Copy out the lines of the records below, and only those lines, from the one with "I 1, busy 1, data_q 1, done 1" through the one with "-- layout make-up", exactly as they appear.

[Stored data entries]
----

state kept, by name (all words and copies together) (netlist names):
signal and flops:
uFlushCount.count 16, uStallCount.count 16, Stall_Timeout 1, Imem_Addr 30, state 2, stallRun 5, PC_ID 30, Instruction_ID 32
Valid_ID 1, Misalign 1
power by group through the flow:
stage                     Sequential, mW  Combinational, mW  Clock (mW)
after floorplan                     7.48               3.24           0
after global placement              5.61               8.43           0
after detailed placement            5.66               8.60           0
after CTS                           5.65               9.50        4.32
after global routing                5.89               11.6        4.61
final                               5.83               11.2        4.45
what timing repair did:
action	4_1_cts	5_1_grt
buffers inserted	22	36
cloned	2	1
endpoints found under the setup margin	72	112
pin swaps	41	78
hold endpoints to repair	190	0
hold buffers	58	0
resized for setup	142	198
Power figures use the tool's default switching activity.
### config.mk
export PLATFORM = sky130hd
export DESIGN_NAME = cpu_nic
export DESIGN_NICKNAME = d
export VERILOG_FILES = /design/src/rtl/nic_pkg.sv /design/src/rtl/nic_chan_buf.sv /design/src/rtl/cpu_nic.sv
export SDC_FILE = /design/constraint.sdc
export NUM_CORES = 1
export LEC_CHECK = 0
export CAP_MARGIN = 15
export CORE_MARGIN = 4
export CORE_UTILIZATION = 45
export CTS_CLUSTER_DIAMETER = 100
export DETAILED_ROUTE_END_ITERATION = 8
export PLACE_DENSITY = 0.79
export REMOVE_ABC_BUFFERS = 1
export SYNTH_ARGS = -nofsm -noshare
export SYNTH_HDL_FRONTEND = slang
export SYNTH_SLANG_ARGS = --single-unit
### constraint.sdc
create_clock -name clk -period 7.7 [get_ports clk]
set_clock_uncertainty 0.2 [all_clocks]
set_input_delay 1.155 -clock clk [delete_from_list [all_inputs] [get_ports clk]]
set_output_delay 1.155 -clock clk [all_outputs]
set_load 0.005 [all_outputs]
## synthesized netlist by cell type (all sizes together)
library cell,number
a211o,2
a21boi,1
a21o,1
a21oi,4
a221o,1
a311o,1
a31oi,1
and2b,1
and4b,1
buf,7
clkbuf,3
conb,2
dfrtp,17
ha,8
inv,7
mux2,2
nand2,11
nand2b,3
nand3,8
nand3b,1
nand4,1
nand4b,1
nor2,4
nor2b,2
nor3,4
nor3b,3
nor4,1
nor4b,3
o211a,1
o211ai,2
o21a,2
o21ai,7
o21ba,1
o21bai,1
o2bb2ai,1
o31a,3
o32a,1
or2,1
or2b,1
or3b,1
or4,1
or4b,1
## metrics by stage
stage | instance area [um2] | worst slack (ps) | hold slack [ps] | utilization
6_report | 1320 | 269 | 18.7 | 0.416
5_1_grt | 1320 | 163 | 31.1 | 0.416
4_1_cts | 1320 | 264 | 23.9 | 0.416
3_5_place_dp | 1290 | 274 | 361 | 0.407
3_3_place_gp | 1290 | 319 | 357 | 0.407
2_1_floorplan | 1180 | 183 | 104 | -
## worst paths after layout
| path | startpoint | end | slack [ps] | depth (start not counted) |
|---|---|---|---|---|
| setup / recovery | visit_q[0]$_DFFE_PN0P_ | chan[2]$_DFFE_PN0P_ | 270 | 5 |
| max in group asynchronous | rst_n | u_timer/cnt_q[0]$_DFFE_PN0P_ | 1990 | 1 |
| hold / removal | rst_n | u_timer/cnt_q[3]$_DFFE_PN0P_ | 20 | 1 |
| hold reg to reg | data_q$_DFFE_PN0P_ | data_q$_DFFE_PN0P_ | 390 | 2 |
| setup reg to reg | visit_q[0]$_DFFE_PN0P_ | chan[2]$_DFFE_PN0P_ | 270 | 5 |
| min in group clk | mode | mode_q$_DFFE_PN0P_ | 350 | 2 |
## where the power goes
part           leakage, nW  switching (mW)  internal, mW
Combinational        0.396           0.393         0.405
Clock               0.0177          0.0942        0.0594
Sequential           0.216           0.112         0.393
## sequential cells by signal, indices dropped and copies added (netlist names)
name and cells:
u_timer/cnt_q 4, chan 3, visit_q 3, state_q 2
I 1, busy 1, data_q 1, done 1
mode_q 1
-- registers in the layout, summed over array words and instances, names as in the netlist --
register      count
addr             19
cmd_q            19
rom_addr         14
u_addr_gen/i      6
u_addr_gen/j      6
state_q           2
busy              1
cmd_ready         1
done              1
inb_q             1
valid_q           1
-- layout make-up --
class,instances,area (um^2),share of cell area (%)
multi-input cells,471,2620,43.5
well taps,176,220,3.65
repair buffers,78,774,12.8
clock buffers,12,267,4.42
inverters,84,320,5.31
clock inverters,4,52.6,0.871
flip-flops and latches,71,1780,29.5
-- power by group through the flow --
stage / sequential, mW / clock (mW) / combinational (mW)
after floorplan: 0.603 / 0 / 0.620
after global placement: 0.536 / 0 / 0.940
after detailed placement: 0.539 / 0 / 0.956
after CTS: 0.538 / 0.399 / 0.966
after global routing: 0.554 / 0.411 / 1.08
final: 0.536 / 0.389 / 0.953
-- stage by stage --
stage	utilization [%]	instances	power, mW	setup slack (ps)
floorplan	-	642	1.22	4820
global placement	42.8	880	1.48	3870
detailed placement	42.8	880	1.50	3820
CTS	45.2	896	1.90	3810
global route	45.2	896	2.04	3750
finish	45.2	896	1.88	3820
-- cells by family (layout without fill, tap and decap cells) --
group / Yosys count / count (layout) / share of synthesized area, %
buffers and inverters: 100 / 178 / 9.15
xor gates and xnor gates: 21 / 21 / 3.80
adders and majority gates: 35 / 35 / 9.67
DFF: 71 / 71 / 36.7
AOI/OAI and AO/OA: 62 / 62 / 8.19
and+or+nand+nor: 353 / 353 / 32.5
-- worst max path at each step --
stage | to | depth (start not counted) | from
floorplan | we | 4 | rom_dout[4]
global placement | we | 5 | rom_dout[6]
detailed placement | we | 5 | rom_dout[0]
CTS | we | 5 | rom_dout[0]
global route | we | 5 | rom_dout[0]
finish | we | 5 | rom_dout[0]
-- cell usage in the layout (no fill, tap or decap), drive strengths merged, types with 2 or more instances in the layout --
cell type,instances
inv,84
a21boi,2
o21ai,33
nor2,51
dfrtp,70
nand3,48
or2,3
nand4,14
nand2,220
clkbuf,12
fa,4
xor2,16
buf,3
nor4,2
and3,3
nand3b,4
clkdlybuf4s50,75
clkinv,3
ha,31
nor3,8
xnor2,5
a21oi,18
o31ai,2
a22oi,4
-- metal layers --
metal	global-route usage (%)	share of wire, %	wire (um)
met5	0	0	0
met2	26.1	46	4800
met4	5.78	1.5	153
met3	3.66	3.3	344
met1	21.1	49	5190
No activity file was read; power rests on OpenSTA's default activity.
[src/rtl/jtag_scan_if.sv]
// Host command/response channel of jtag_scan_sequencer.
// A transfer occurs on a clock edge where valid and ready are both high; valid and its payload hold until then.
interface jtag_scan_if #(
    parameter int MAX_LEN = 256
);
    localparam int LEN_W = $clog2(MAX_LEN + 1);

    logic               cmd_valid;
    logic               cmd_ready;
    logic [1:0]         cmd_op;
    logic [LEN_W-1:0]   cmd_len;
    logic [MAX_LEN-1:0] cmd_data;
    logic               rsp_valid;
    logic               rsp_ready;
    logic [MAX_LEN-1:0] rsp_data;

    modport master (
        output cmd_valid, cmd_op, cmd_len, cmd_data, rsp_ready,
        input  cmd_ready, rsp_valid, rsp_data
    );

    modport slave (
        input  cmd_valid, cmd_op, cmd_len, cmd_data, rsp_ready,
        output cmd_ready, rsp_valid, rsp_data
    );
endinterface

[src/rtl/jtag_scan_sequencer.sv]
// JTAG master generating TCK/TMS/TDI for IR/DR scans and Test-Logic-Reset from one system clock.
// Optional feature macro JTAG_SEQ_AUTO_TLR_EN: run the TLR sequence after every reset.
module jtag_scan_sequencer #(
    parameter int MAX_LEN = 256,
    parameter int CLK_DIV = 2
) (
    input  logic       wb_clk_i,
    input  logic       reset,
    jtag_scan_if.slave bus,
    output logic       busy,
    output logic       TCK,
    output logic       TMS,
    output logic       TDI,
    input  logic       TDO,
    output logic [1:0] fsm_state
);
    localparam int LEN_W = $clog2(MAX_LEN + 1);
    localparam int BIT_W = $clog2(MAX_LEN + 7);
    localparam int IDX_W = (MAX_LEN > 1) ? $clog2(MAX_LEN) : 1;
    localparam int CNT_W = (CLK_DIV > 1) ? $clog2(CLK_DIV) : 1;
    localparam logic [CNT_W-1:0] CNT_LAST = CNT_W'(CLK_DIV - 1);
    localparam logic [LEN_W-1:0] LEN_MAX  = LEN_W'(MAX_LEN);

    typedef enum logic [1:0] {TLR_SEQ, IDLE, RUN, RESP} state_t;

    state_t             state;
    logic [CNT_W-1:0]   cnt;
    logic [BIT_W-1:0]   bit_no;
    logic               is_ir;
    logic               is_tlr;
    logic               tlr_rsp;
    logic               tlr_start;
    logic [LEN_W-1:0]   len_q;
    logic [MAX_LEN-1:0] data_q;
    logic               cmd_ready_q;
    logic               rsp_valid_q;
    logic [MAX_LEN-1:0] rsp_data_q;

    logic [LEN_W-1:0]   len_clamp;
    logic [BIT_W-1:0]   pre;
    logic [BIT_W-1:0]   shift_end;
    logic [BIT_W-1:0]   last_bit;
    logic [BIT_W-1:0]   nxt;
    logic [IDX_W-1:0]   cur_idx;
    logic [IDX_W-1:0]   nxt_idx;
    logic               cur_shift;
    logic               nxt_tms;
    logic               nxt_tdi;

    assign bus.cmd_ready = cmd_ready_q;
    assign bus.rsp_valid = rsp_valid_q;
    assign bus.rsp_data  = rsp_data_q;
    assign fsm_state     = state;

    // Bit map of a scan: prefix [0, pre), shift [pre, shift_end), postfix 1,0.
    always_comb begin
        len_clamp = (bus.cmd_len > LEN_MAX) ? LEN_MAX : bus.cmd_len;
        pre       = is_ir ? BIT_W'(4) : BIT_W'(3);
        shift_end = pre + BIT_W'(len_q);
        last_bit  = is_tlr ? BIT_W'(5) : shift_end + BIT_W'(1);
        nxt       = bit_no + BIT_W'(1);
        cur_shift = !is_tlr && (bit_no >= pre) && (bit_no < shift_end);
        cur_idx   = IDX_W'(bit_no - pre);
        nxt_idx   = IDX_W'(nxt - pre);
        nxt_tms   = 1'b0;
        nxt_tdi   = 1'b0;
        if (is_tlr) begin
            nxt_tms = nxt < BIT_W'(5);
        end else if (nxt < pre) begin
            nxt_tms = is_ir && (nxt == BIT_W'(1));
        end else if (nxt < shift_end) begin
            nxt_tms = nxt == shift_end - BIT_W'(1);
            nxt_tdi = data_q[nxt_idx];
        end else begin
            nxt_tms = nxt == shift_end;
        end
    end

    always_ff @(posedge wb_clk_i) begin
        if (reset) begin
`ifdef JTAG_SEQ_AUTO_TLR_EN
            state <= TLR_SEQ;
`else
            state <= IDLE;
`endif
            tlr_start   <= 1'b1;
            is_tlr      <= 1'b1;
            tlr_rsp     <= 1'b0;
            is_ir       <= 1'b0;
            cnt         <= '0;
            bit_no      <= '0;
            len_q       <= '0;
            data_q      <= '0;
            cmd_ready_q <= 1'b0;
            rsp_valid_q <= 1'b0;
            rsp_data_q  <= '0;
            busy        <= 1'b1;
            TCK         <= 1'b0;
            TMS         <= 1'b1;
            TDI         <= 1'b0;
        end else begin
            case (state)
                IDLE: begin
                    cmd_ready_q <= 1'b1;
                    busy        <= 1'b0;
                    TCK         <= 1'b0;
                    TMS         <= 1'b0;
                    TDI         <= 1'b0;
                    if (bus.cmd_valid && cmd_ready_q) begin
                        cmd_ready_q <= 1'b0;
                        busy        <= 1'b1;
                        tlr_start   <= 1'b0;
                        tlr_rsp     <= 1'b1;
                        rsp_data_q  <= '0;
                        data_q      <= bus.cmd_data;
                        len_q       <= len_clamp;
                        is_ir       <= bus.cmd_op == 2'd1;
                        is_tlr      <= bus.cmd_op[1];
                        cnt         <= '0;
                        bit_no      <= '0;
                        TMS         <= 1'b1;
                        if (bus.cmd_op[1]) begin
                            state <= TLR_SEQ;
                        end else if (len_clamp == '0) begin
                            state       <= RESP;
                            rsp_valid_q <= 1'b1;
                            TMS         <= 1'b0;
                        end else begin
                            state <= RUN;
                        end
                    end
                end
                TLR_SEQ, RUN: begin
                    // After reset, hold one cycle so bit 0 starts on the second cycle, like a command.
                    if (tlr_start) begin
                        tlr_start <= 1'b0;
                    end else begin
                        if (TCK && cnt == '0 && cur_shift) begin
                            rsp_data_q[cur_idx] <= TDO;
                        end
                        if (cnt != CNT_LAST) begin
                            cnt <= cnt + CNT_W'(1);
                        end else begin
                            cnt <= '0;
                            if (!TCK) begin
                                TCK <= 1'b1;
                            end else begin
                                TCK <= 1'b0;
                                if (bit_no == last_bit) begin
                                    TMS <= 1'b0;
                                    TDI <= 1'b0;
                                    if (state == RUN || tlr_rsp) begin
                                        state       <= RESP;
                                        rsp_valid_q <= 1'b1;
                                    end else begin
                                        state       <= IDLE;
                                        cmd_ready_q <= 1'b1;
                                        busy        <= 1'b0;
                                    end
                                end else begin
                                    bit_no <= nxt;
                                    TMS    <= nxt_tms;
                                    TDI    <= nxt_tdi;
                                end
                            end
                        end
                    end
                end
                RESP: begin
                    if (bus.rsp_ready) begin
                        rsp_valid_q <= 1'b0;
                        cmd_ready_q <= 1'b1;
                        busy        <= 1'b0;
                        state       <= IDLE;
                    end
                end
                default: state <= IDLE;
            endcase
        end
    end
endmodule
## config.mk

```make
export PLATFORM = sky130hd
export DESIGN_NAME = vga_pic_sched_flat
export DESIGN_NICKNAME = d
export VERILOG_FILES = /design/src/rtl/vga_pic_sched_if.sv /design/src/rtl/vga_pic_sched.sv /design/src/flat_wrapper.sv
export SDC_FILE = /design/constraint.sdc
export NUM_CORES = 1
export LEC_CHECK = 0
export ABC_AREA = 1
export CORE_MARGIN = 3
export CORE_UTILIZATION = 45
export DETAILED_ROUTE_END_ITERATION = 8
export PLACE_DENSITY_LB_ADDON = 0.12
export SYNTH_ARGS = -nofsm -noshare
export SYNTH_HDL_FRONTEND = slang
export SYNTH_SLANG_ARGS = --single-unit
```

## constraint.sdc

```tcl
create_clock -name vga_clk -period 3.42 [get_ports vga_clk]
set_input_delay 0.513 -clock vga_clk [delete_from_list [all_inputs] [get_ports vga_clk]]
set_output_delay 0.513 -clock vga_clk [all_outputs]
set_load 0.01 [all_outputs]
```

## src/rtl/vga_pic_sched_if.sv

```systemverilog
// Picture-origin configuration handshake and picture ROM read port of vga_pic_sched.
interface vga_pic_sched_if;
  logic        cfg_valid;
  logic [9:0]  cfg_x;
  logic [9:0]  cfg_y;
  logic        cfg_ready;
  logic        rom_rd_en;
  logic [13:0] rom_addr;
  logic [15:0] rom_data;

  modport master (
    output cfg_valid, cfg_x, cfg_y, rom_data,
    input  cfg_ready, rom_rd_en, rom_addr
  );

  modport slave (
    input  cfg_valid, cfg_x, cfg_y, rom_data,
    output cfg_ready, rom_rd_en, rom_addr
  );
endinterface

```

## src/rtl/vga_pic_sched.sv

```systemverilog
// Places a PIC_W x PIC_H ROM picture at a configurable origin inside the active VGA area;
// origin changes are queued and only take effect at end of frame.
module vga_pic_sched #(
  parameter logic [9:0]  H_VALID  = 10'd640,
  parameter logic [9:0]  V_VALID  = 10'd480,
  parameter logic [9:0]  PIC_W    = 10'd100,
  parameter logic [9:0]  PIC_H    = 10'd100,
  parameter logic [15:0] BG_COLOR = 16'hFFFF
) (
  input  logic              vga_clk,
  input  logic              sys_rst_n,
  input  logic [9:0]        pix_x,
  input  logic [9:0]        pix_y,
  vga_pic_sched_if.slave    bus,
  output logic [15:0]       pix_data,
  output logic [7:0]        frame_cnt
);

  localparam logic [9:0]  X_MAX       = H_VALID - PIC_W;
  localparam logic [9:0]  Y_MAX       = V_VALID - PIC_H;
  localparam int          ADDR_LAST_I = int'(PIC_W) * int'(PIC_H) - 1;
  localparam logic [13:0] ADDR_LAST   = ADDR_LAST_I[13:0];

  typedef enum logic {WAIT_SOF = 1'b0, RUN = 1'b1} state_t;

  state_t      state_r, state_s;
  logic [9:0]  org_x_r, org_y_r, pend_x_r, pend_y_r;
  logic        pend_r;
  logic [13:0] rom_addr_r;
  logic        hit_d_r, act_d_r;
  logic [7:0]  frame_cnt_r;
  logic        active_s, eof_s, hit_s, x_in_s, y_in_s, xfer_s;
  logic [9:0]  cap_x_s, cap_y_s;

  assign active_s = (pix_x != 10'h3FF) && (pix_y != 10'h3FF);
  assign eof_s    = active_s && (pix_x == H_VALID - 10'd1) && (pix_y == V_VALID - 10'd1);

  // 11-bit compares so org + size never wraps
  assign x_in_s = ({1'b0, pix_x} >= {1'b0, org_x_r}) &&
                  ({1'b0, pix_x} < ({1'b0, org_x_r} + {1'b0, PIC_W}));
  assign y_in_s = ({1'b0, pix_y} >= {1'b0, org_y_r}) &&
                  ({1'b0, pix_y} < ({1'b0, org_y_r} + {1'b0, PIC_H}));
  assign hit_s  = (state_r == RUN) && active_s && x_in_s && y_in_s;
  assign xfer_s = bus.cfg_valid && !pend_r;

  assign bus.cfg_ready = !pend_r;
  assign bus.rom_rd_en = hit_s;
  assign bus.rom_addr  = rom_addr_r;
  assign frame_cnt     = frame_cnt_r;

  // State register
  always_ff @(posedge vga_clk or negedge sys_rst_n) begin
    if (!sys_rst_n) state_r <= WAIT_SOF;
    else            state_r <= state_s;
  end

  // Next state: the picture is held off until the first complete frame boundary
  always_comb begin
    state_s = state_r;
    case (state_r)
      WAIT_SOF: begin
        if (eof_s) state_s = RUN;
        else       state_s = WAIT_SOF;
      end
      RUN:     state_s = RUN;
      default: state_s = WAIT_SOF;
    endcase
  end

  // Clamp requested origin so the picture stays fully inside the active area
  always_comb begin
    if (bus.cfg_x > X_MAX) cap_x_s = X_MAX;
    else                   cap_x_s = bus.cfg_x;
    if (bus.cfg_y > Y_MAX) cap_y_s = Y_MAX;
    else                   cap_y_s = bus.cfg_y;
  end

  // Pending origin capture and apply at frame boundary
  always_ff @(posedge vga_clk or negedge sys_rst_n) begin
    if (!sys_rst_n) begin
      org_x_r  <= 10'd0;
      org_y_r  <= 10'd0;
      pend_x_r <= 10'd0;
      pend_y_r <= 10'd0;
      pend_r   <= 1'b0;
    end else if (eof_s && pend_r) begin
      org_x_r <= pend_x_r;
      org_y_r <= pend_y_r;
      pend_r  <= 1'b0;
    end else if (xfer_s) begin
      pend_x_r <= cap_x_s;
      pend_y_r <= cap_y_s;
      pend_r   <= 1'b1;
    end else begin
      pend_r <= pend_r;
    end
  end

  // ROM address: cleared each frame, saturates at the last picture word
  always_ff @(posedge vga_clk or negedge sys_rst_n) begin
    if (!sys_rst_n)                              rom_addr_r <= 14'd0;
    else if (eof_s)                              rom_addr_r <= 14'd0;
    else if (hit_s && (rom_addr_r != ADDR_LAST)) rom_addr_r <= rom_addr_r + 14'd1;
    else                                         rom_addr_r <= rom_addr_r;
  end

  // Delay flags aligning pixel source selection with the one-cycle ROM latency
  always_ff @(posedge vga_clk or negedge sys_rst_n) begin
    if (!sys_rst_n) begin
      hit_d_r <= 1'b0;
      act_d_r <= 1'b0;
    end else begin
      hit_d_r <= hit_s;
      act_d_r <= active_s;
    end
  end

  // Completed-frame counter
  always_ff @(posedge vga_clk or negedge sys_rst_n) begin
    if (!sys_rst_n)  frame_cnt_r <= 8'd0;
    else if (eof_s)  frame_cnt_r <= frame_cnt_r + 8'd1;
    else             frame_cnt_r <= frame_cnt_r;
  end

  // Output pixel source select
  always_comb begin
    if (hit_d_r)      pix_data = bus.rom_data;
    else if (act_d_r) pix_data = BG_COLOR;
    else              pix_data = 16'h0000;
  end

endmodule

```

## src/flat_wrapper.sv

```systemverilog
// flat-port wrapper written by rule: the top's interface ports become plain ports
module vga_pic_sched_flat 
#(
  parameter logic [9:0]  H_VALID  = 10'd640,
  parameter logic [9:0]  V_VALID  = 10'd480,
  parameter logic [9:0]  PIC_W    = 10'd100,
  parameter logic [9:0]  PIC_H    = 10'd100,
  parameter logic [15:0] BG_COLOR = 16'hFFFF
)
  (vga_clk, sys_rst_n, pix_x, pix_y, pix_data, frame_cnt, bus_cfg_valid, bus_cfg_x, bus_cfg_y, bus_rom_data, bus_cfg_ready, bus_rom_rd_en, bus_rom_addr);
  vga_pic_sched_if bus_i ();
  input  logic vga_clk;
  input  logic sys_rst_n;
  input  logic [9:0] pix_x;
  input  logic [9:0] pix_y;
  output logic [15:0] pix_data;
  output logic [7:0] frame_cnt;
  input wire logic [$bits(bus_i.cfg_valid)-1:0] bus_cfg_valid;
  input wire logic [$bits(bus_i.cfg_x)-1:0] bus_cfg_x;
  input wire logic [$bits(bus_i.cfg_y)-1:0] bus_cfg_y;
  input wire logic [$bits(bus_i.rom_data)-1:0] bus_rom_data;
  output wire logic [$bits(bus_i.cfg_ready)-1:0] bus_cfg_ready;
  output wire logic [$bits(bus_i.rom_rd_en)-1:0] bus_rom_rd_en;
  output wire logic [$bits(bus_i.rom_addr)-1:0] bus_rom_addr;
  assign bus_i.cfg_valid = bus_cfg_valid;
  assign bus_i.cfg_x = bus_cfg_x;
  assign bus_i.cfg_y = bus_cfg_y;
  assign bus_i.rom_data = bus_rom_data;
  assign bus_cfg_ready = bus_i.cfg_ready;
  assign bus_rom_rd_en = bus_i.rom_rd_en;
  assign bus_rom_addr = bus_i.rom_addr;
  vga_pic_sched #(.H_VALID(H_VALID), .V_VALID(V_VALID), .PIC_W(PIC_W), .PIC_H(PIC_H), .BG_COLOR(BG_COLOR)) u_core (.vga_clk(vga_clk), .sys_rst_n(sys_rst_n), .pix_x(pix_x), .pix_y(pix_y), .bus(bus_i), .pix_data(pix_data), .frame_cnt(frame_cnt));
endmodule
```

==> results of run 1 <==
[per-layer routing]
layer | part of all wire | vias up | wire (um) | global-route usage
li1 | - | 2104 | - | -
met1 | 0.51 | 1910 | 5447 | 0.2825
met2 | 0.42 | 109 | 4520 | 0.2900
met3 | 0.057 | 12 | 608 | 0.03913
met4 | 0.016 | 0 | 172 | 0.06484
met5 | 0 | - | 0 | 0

----

**Your response:**
I 1, busy 1, data_q 1, done 1
mode_q 1
-- registers in the layout, summed over array words and instances, names as in the netlist --
register      count
addr             19
cmd_q            19
rom_addr         14
u_addr_gen/i      6
u_addr_gen/j      6
state_q           2
busy              1
cmd_ready         1
done              1
inb_q             1
valid_q           1
-- layout make-up --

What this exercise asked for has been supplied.